Around a quarter of properties are owned through a mortgage and those who have needed to renew in the past few months may be paying hundreds of pounds a month more than they were previously.

The latest market indicators show these rate rises are yet to result in huge numbers of households falling into arrears.

The Financial Conduct Authority (FCA) reported 0.86 per cent of total residential mortgage balances in arrears in the first quarter of 2023 which is lower than pre-pandemic levels and significantly lower than the 3.32 per cent rate in 2009.

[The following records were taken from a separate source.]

===== src/rth_mul.sv =====
`default_nettype none
// ============================================================================
// rth_mul
// Pipelined signed multiplier: b is split into STAGES digits, one partial
// product accumulated per stage, each stage registered; advances on en.
// ============================================================================
module rth_mul #(
    parameter int A_BITS = 33,
    parameter int B_BITS = 33,
    parameter int STAGES = 2
) (
    input  logic                             clk,
    input  logic                             en,
    input  logic signed [A_BITS-1:0]         a,
    input  logic signed [B_BITS-1:0]         b,
    output logic signed [A_BITS+B_BITS-1:0]  p
);

    localparam int CHUNK    = (B_BITS + STAGES - 1) / STAGES;
    localparam int PAD_BITS = CHUNK * STAGES;
    localparam int ACC_BITS = A_BITS + PAD_BITS + 1;

    logic signed [A_BITS-1:0]   a_reg   [STAGES];
    logic signed [PAD_BITS-1:0] b_reg   [STAGES];
    logic signed [ACC_BITS-1:0] acc_reg [STAGES];

    logic signed [A_BITS-1:0]   a_src   [STAGES];
    logic signed [PAD_BITS-1:0] b_src   [STAGES];
    logic signed [ACC_BITS-1:0] acc_src [STAGES];
    logic signed [A_BITS+CHUNK:0] part  [STAGES];

    always_comb
    begin
        for (int k = 0; k < STAGES; k++)
        begin
            if (k == 0)
            begin
                a_src[k]   = a;
                b_src[k]   = PAD_BITS'(b);
                acc_src[k] = '0;
            end
            else
            begin
                a_src[k]   = a_reg[k-1];
                b_src[k]   = b_reg[k-1];
                acc_src[k] = acc_reg[k-1];
            end
            // low digits are unsigned, the top digit carries the sign
            if (k == STAGES - 1)
                part[k] = a_src[k] * $signed(b_src[k][k*CHUNK +: CHUNK]);
            else
                part[k] = a_src[k] * $signed({1'b0, b_src[k][k*CHUNK +: CHUNK]});
        end
    end

    always_ff @(posedge clk)
    begin
        if (en)
        begin
            for (int k = 0; k < STAGES; k++)
            begin
                a_reg[k]   <= a_src[k];
                b_reg[k]   <= b_src[k];
                acc_reg[k] <= acc_src[k] + (ACC_BITS'(part[k]) <<< (k * CHUNK));
            end
        end
    end

    assign p = acc_reg[STAGES-1][A_BITS+B_BITS-1:0];

endmodule
`default_nettype wire


===== config.mk =====
export PLATFORM = sky130hd
export DESIGN_NAME = rth_mul
export DESIGN_NICKNAME = d
export VERILOG_FILES = /design/src/rth_mul.sv
export SDC_FILE = /design/constraint.sdc
export NUM_CORES = 2
export LEC_CHECK = 0
export ABC_AREA = 1
export BUFFER_PORTS_ARGS = -buffer_cell sky130_fd_sc_hd__buf_2
export CAP_MARGIN = 20
export CELL_PAD_IN_SITES_DETAIL_PLACEMENT = 1
export CELL_PAD_IN_SITES_GLOBAL_PLACEMENT = 1
export CORE_MARGIN = 4
export CORE_UTILIZATION = 30
export CTS_BUF_LIST = sky130_fd_sc_hd__clkbuf_4 sky130_fd_sc_hd__clkbuf_8
export DETAILED_ROUTE_END_ITERATION = 6
export PLACE_DENSITY_LB_ADDON = 0.1
export SYNTH_ARGS = -nofsm -noshare
export SYNTH_HDL_FRONTEND = slang
export SYNTH_SLANG_ARGS = --single-unit
export TNS_END_PERCENT = 30

===== constraint.sdc =====
create_clock -name clk -period 8.15 [get_ports clk]
set_clock_uncertainty 0.15 [all_clocks]
set_input_delay 1.63 -clock clk [delete_from_list [all_inputs] [get_ports clk]]
set_output_delay 1.63 -clock clk [all_outputs]
set_load 0.01 [all_outputs]

# After elaboration in Yosys (flattened, before gate mapping)
# Memory sizes are Yosys's and may differ from the RTL's.
# Cells that the tools add are included.
# op_classes
n_addsub	1
mul	2
n_mux	2
# op_table
operator	count
68-bit by 67-bit adder with 68-bit output	1
33-bit by 18-bit multiplier with 51-bit output	1
33-bit by 17-bit multiplier with 50-bit output	1
1-bit two-way mux	2
# word_totals
regBits	0
ramBits	270
inputBits	68
elab_cells	8
n_memories	3
# mem_list
memory	depth	width	rd	rd_ports_with_merged_regs	write_ports	line	rtl
acc_reg	2	68	2	0	2	25	logic signed [ACC_BITS-1:0] acc_reg [STAGES];
b_reg	2	34	1	0	2	24	logic signed [PAD_BITS-1:0] b_reg [STAGES];
a_reg	2	33	1	0	2	23	logic signed [A_BITS-1:0] a_reg [STAGES];

# Longest topological paths before layout
# An unclocked memory read counts as a cell.
# logic_depth
depth_word	3
depth_mapped	44
mapped_depth_nobuf	42

# Worst setup path after synthesis
# OpenSTA, ideal clock, no wires.
# synth_timing
path_kind	input port to flip-flop
from	input port a[32]
to	memory acc_reg[0][43] (netlist name) (data pin)
arrival_ns	6.879
setup_slack_ns	0.861
stages	20
cell_sequence	clkbuf_1 -> clkbuf_1 -> nand2_1 -> inv_1 -> fa_1 -> fa_1 -> inv_1 -> fa_1 -> fa_1 -> fa_1 -> fa_1 -> inv_1 -> ha_1 -> nand2_1 -> nor2_1 -> inv_1 -> nor4_1 -> nand3_1 -> nand3_1 -> xor2_1
# synth_rtl
item	line	rtl
start, declared	14	input logic signed [A_BITS-1:0] a,
end, declared	25	

==> summary.md <==
| Metric | Value |
|---|---|
| Die area | 0.173 sq mm |
| Worst-Margin Slew | 1.05 ns |
| Unique masters post-synth | 46 |
| Vias/cell | 4.50 |
| Clock latency on the worst-skew pair | 0.62 ns |
| HP Class | flip-flop to flip-flop |
| Number of enable flip-flop cells after synthesis | 166 |
| Detailed placement HPWL | 168000 um |
| Status | finished clean |
| Layout Nets | 8065 |
| Placed cell area | 0.0564 sq mm |
| Final Cycle Share | 98.0% |
| Routed WL | 189000 um |
| Final hold vios | 0 |
| Min Tclk post-route | 7.98 ns |
| Largest area contributor in the netlist | fa_1 |
| Mean Syn Cell Area | 7.96 sq um |
| CP max-delay cell | fa_1 |
| Layout cell share with drive strength beyond 1 | 13.8% |
| Core Region | 0.165 sq mm |
| WL per Instance | 21.4 um |
| Vias in the first global route | 45800 |
| Share of the synthesized area in the top cell type | 42.8% |
| Crit-path most repeated cell | inv_1 |
| Synth top area cells | fa_1 43%, inv_1 14%, nand2_1 12% |
| Met2 Use GR | 41.0% |
| Residual DRC | 0 |
| Post-CTS Hold Buffers | 0 |
| IO Pins | 134 |
| Routed via count | 39800 |
| Largest net degree at the start of global routing | 136 |
| Max incr delay on CP | 0.54 ns |
| Crit. Startpoint | b_reg[0][22] |
| CP max FO | 12 |
| Die X | 416 um |
| CTS buffer count | 17 |
| CTS Buffer Depth | 2 |
| Met3 Usage GRT | 1.48% |
| CTS tree | yes |
| Remaining Overflow, GRT | 0 |
| Die span in y | 416 um |
| Setup_tns | 0 ns |
| Hold wc startpoint | acc_reg[0][7] |
| Clock root buffer | clkbuf_8 |
| Cells after synthesis | 6260 |
| H-tree depth | 4 |
| Final ANT Viol Nets | 0 |
| Crit end category | flip-flop |
| Max_cap viols | 0 |
| Busiest grt layer | met2 |
| Setup CP Type | flip-flop to flip-flop |
| Rows | 149 |
| Initial core utilization | 30.2% |
| Initial antenna violation count | 8 |
| Type of origin of the critical path | flip-flop |
| Max FFs per register | 117 |
| DRT Pass-1 Iters | 7 |
| Final setup vio count | 0 |
| Met1 GRT Util | 29.1% |
| GRT Total Usage | 22.4% |
| Drt initial violations | 1631 |
| RSZ-0062 raised after global routing | true |
| Synth Register Bits | 166 |
| Finished Cell Area | 0.0575 sq mm |
| Main flop type after synthesis | edfxtp_1 |
| Ys async rst share | 0% |
| Origin of the critical flop-to-flop path | b_reg[0][22] |
| Worst EP arrival | 8.23 ns |
| Final Slew Violations | 0 |
| Synthesized cell area | 0.0499 sq mm |
| Clock Sinks | 166 |
| Syn nets | 7681 |
| Port bufs | 133 |
| Required time of the critical path | 8.40 ns |
| Seq/Total Area, Yosys | 10.0% |
| Max_slew headroom | 29.7% |
| RePlAce Congestion | 0.907 |
| Clock transition at the registers of the reported paths | 0.14 ns |
| Highest Clock Rate | 125 MHz |
| Area grow syn2layout | 15.4% |
| First-pass GRT wire length | 290000 um |
| YS warnings | 0 |
layout make-up:
class / instances / area (sq um)
multi-input cells: 3921 / 37000
repair buffers: 698 / 5450
diodes: 2 / 5.00
fillers: 19900 / 107000
well taps: 2189 / 2740
inverters: 1840 / 6910
clock inverters: 15 / 211
clock buffers: 17 / 234
flip-flops and latches: 166 / 4980
worst paths after layout:
kind,cells past startpoint,slack [ns],endpoint
setup / recovery,35,0.17,acc_reg[0][131]
hold / removal,0,0.28,acc_reg[0][75]
setup reg to reg,35,0.17,acc_reg[0][131]
hold reg to reg,0,0.28,acc_reg[0][75]
cells by family (layout without fill, tap and decap cells):
logic type,after synthesis,after routing,synth area share (%)
and+or+nand+nor,2049,2049,16.3
buffers and inverters,2173,2570,16.9
AOI/OAI and AO/OA,382,382,4.43
xor gates and xnor gates,137,137,2.41
DFF,166,166,10.0
other,0,2,0
adders and majority gates,1353,1353,50.0
synthesized netlist by cell type (5+ instances only):
cell      count
nor2_2       11
o21ai_2       6
nor4_2        6
xnor2_1      49
a21oi_1     180
ha_1        286
xor2_1       88
and3_1        7
clkbuf_1    259
buf_1         5
fa_1       1067
a21oi_2       5
nand2_2      10
nand3_1     111
nor3_1       22
edfxtp_1    166
buf_4        66
o21ai_1      14
inv_2        13
nand2_1    1536
a21o_1       22
nand4_1      15
o21ai_0      86
o21bai_1     26
o21a_1       10
a21boi_0      5
nor2_1      307
inv_1      1827
a31oi_1      13
or2_2        11
through the flow:
stage	util [%]	setup slack [ns]	instances	hold WS [ns]
final	34.9	0.165	8848	0.278
after global routing	34.9	-0.141	8847	0.293
after CTS	34.5	0.00827	8829	0.286
after detailed placement	34.2	-0.212	8795	0.256
after global placement	34.2	-0.221	8795	0.255
after floorplan	-	0.861	6260	0.250
timing repair:
action,in CTS,in global routing
resized for setup,9,133
setup buffers,2,17
setup endpoints to repair,10,31
pin swaps,0,9
routing by layer:
| layer | part of all wire [%] | routed length (um) |
|---|---|---|
| met4 | 2.0 | 3740 |
| met2 | 51 | 97000 |
| met3 | 2.3 | 4350 |
| met1 | 44 | 83900 |
| met5 | 0.0069 | 13 |
cells in the final DEF (no fill, tap or decap), types with 22 or more instances in the layout:
cell / n
a21o_1: 22
a21oi_1: 156
a21oi_2: 29
buf_12: 41
buf_2: 132
buf_4: 518
edfxtp_1: 166
fa_1: 1066
ha_1: 267
inv_1: 1825
nand2_1: 1527
nand3_1: 103
nor2_1: 281
nor2_2: 34
o21ai_0: 74
o21ai_1: 22
o21bai_1: 25
xnor2_1: 48
xor2_1: 79
critical path, delay by kind of cell (launching register included):
family          cells  cell delay (ns)
buf+inv            12             1.31
simple gates       10             1.24
xor+xnor            2             0.33
fa+ha+maj           8             3.63
flops               1             0.47
compound gates      3             0.62
Power is left out: the tool's default activity adds up to more than one toggle a clock period on the data nets, which glitch-free logic cannot reach.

But we are doing all we can to help and the Chancellor has been proactive in securing an agreement with the financial regulator to support people where possible.

The measures include:

• Permitting customers to switch to an interest-only mortgage for six months, or extend their mortgage term to reduce their monthly payments without a new affordability check or affecting their credit score.

• Preventing customers from having their homes repossessed within 12 months from their first missed payment.

• Offering customers approaching the end of a fixed rate deal to lock in a deal up to six months ahead and apply for a better deal until their new term starts.

• Ensuring anyone worried about their mortgage repayments can call their lender for information and support, with no impact on their credit score.

• Supporting customers who are up-to-date with payments to switch to a new mortgage deal at the end of their existing fixed rate deal without another affordability check.

• Providing well-timed information to help customers plan ahead should their current rate be due to end.

I would strongly urge anyone struggling with their mortgage repayments to contact their lender as soon as possible to discuss their options.